@patrickvonplaten has written an excellent blog post on Boosting Wav2Vec2 with n-grams in Transformers but this doesn’t demonstrate how to use
Wav2Vec2ProcessorWithLM
dynamically with a pre-trained wav2vec2 model, i.e. without creating a new version of the model that has the LM statically included, via the Pipeline
API.
This was addressed, again by @patrickvonplaten, in an issue in the Transformers GitHub: How to use Wav2Vec2ProcessorWithLM in pipeline? #16759. However, following this example doesn’t seem to work with a different pre-trained model, e.g.
processor = transformers.Wav2Vec2Processor.from_pretrained(
"facebook/wav2vec2-base-960h"
)
decoder = pyctcdecode.build_ctcdecoder(
labels=list(processor.tokenizer.get_vocab().keys()),
kenlm_model_path=KENLM_MODEL_PATH,
unigrams=get_unigrams(),
)
processor_with_lm = transformers.Wav2Vec2ProcessorWithLM(
feature_extractor=processor.feature_extractor,
tokenizer=processor.tokenizer,
decoder=decoder,
)
pipeline = transformers.pipeline(
model="facebook/wav2vec2-base-960h",
tokenizer=processor_with_lm,
feature_extractor=processor.feature_extractor,
decoder=decoder,
)
print(pipeline(WAV_FILE_PATH))
which fails with
Traceback (most recent call last):
File "/media/vm/repos+venv/repos/qspeech/projects/new_approach/hugging_face/error_example.py", line 45, in <module>
result = pipeline(WAV_FILE_PATH)
File "/home/ubuntu/.conda/envs/venv/lib/python3.9/site-packages/transformers/pipelines/automatic_speech_recognition.py", line 182, in __call__
return super().__call__(inputs, **kwargs)

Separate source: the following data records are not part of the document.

File: src/rtl/core/signed_int_to_decimal_ascii_top_macros.svh
// ---------------------------------------------------------------------------
// Assertion macros for the signed integer to decimal text converter.
// Each macro checks a property on the rising clock edge, with checking held
// off while the asynchronous reset is asserted.
// ---------------------------------------------------------------------------
`ifndef SIGNED_INT_TO_DECIMAL_ASCII_TOP_MACROS_SVH
`define SIGNED_INT_TO_DECIMAL_ASCII_TOP_MACROS_SVH

`ifndef SYNTHESIS

// Antecedent in a cycle implies consequent in the same cycle.
`define SIDA_ASSERT_SAME(label, clk, rst_n, ante, cons) \
	label: assert property (@(posedge clk) disable iff (!rst_n) (ante) |-> (cons)) \
		else $error("assertion failed");

// Antecedent in a cycle implies consequent in the next cycle.
`define SIDA_ASSERT_NEXT(label, clk, rst_n, ante, cons) \
	label: assert property (@(posedge clk) disable iff (!rst_n) (ante) |=> (cons)) \
		else $error("assertion failed");

`else

`define SIDA_ASSERT_SAME(label, clk, rst_n, ante, cons)
`define SIDA_ASSERT_NEXT(label, clk, rst_n, ante, cons)

`endif

`endif

File: src/rtl/core/sida_pkg.sv
// ---------------------------------------------------------------------------
// sida_pkg
// Shared constants and controller/datapath interface types for the signed
// integer to decimal text converter.
// ---------------------------------------------------------------------------
`default_nettype none

package sida_pkg;

	// Decimal digits needed for a 32-bit magnitude.
	localparam int unsigned NUM_DIGITS    = 10;
	localparam int unsigned DIGIT_W       = 4;
	localparam int unsigned BCD_W         = NUM_DIGITS * DIGIT_W;
	localparam int unsigned MAG_W         = 32;
	// Binary bits folded into the BCD register per conversion cycle.
	localparam int unsigned BITS_PER_STEP = 4;
	localparam int unsigned CONV_STEPS    = MAG_W / BITS_PER_STEP;
	localparam int unsigned STEP_CNT_W    = $clog2(CONV_STEPS);
	localparam int unsigned IDX_W         = $clog2(NUM_DIGITS);

	localparam logic [7:0] ASCII_ZERO  = 8'd48;
	localparam logic [7:0] ASCII_MINUS = 8'd45;

	typedef logic [NUM_DIGITS-1:0][DIGIT_W-1:0] sida_bcd_t;

	// Commands from the controller to the datapath.
	typedef struct packed {
		logic load;       // capture a new value and clear the BCD register
		logic step;       // fold four magnitude bits into the BCD register (shift-and-add-3)
		logic find;       // locate the most significant non-zero digit
		logic dec_idx;    // move on to the next lower digit
		logic sel_minus;  // present the minus sign on the output
	} sida_cmd_t;

	// Status from the datapath to the controller.
	typedef struct packed {
		logic neg;        // the captured value is negative
		logic idx_zero;   // the digit pointer is at the units digit
	} sida_stat_t;

endpackage

`default_nettype wire

File: src/rtl/core/sida_dp.sv
// ---------------------------------------------------------------------------
// sida_dp
// Datapath: magnitude capture, shift-and-add-3 binary to BCD conversion,
// leading digit search and ASCII character formation.
// ---------------------------------------------------------------------------
`default_nettype none

module sida_dp import sida_pkg::*; (
	input  wire logic                    clk,
	input  wire logic signed [MAG_W-1:0] value,
	input  wire sida_cmd_t               cmd,
	output      sida_stat_t              stat,
	output      logic [7:0]              character,
	output      logic                    last
);

	logic [MAG_W-1:0] mag_q;
	sida_bcd_t        bcd_q;
	logic             neg_q;
	logic [IDX_W-1:0] idx_q;
	logic [IDX_W-1:0] top_idx;
	sida_bcd_t        bcd_next;
	logic [MAG_W-1:0] mag_next;

	// Several dependent shift-and-add-3 steps on the BCD digits.
	function automatic logic [BCD_W+MAG_W-1:0] dabble(input sida_bcd_t bcd,
		input logic [MAG_W-1:0] bin);
		sida_bcd_t        b;
		logic [MAG_W-1:0] m;
		b = bcd;
		m = bin;
		for (int s = 0; s < BITS_PER_STEP; s++) begin
			for (int d = 0; d < NUM_DIGITS; d++) begin
				if (b[d] >= DIGIT_W'(5)) begin
					b[d] = b[d] + DIGIT_W'(3);
				end
			end
			{b, m} = {b, m} << 1;
		end
		return {b, m};
	endfunction

	assign {bcd_next, mag_next} = dabble(bcd_q, mag_q);

	// Highest non-zero digit; the units digit when the value is zero.
	always_comb begin
		top_idx = '0;
		for (int d = 1; d < NUM_DIGITS; d++) begin
			if (bcd_q[d] != '0) begin
				top_idx = IDX_W'(d);
			end
		end
	end

	// Working registers; the controller sequences every update.
	always_ff @(posedge clk) begin
		if (cmd.load) begin
			neg_q <= value[MAG_W-1];
			mag_q <= value[MAG_W-1] ? (MAG_W'(0) - MAG_W'($unsigned(value)))
				: MAG_W'($unsigned(value));
			bcd_q <= '0;
		end else if (cmd.step) begin
			mag_q <= mag_next;
			bcd_q <= bcd_next;
		end
		if (cmd.find) begin
			idx_q <= top_idx;
		end else if (cmd.dec_idx) begin
			idx_q <= idx_q - IDX_W'(1);
		end
	end

	// Output character: the minus sign or the digit under the pointer.
	assign character = cmd.sel_minus ? ASCII_MINUS
		: (ASCII_ZERO + {{(8 - DIGIT_W){1'b0}}, bcd_q[idx_q]});
	assign last = !cmd.sel_minus && (idx_q == '0);

	assign stat.neg      = neg_q;
	assign stat.idx_zero = (idx_q == '0);

endmodule

`default_nettype wire

File: src/rtl/core/sida_ctrl.sv
// ---------------------------------------------------------------------------
// sida_ctrl
// Controller: sequences capture, conversion, digit search and the serial
// emission of the sign and digit characters.
// ---------------------------------------------------------------------------
`default_nettype none

`include "signed_int_to_decimal_ascii_top_macros.svh"

module sida_ctrl import sida_pkg::*; (
	input  wire logic       clk,
	input  wire logic       arst_n,
	input  wire logic       in_valid,
	output      logic       in_stall,
	output      logic       out_valid,
	input  wire logic       out_stall,
	input  wire sida_stat_t stat,
	output      sida_cmd_t  cmd
);

	typedef enum logic [2:0] {
		S_IDLE,
		S_CONV,
		S_FIND,
		S_SIGN,
		S_DIGIT
	} state_t;

	state_t                state_q;
	logic [STEP_CNT_W-1:0] cnt_q;

	// State register and conversion step counter.
	always_ff @(posedge clk or negedge arst_n) begin
		if (!arst_n) begin
			state_q <= S_IDLE;
			cnt_q   <= '0;
		end else begin
			unique case (state_q)
				S_IDLE: begin
					cnt_q <= '0;
					if (in_valid) begin
						state_q <= S_CONV;
					end
				end
				S_CONV: begin
					cnt_q <= cnt_q + STEP_CNT_W'(1);
					if (cnt_q == STEP_CNT_W'(CONV_STEPS - 1)) begin
						state_q <= S_FIND;
					end
				end
				S_FIND: begin
					state_q <= stat.neg ? S_SIGN : S_DIGIT;
				end
				S_SIGN: begin
					if (!out_stall) begin
						state_q <= S_DIGIT;
					end
				end
				S_DIGIT: begin
					if (!out_stall && stat.idx_zero) begin
						state_q <= S_IDLE;
					end
				end
				default: begin
					state_q <= S_IDLE;
				end
			endcase
		end
	end

	// Handshake and command decode.
	assign in_stall      = (state_q != S_IDLE);
	assign out_valid     = (state_q == S_SIGN) || (state_q == S_DIGIT);
	assign cmd.load      = (state_q == S_IDLE) && in_valid;
	assign cmd.step      = (state_q == S_CONV);
	assign cmd.find      = (state_q == S_FIND);
	assign cmd.dec_idx   = (state_q == S_DIGIT) && !out_stall && !stat.idx_zero;
	assign cmd.sel_minus = (state_q == S_SIGN);

	// A number is never taken while characters are still on offer.
	`SIDA_ASSERT_SAME(a_no_overlap, clk, arst_n, out_valid, in_stall)
	// An accepted value starts a conversion with no output on offer.
	`SIDA_ASSERT_NEXT(a_accept_converts, clk, arst_n, in_valid && !in_stall,
		in_stall && !out_valid)
	// Taking the final digit frees the input side.
	`SIDA_ASSERT_NEXT(a_last_frees, clk, arst_n,
		(state_q == S_DIGIT) && !out_stall && stat.idx_zero, !in_stall)
	// The minus sign is only shown for a negative value.
	`SIDA_ASSERT_SAME(a_sign_neg, clk, arst_n, cmd.sel_minus, stat.neg)

endmodule

`default_nettype wire

File: src/rtl/core/signed_int_to_decimal_ascii_top.sv
// ---------------------------------------------------------------------------
// signed_int_to_decimal_ascii_top
// Converts a signed 32-bit integer into its decimal ASCII text, one
// character per output beat, with the final character marked by last.
// ---------------------------------------------------------------------------
// Input channel: value with in_valid/in_stall; a beat is taken when in_valid
// is high and in_stall is low. Output channel: character and last with
// out_valid/out_stall; a beat is delivered when out_valid is high and
// out_stall is low.
// A negative value yields a minus sign first; the digits follow most
// significant first with no leading zeros. Zero gives the single character
// "0" and the most negative value gives "-2147483648" in full.
// After the input beat the value passes through the conversion state,
// where the shift-and-add-3 unit folds in four bits per step, and then
// through one leading digit search before the first character is offered.
// Characters then leave one per cycle while out_stall is low.
// Each number gives 1 to 11 characters; the serial conversion unit and
// the single character output bound throughput, as a new number is taken
// only after the final character of the previous one is taken.
// in_stall stays high from the input beat until the final character is
// taken. A stall on the output holds the current character and freezes the
// sequence. Reset returns the block to idle, ready for a new value, and
// drops any text in progress.
// ---------------------------------------------------------------------------
`default_nettype none

module signed_int_to_decimal_ascii_top import sida_pkg::*; (
	input  wire logic                    clk,
	input  wire logic                    arst_n,
	input  wire logic signed [MAG_W-1:0] value,
	input  wire logic                    in_valid,
	output      logic                    in_stall,
	output      logic [7:0]              character,
	output      logic                    last,
	output      logic                    out_valid,
	input  wire logic                    out_stall
);

	sida_cmd_t  cmd;
	sida_stat_t stat;

	// Sequencing of each number.
	sida_ctrl u_ctrl (
		.clk       (clk),
		.arst_n    (arst_n),
		.in_valid  (in_valid),
		.in_stall  (in_stall),
		.out_valid (out_valid),
		.out_stall (out_stall),
		.stat      (stat),
		.cmd       (cmd)
	);

	// Conversion and character formation.
	sida_dp u_dp (
		.clk       (clk),
		.value     (value),
		.cmd       (cmd),
		.stat      (stat),
		.character (character),
		.last      (last)
	);

endmodule

`default_nettype wire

File "/home/ubuntu/.conda/envs/venv/lib/python3.9/site-packages/transformers/pipelines/base.py", line 1067, in __call__
return self.run_single(inputs, preprocess_params, forward_params, postprocess_params)
File "/home/ubuntu/.conda/envs/venv/lib/python3.9/site-packages/transformers/pipelines/base.py", line 1091, in run_single
outputs = self.postprocess(all_outputs, **postprocess_params)
File "/home/ubuntu/.conda/envs/venv/lib/python3.9/site-packages/transformers/pipelines/automatic_speech_recognition.py", line 377, in postprocess
text = self.tokenizer.decode(items, skip_special_tokens=skip_special_tokens)
TypeError: decode() got an unexpected keyword argument 'skip_special_tokens'
But, if I add the following line immediately before creating the pipeline
processor.feature_extractor._processor_class = "Wav2Vec2ProcessorWithLM"
then it works correctly.
I’ve not seen any examples where the _processor_class
attribute of the feature_extractor
needs to be set like this so I’m clearly doing something wrong. What is the intended approach to doing this that avoids the need to set a private attribute?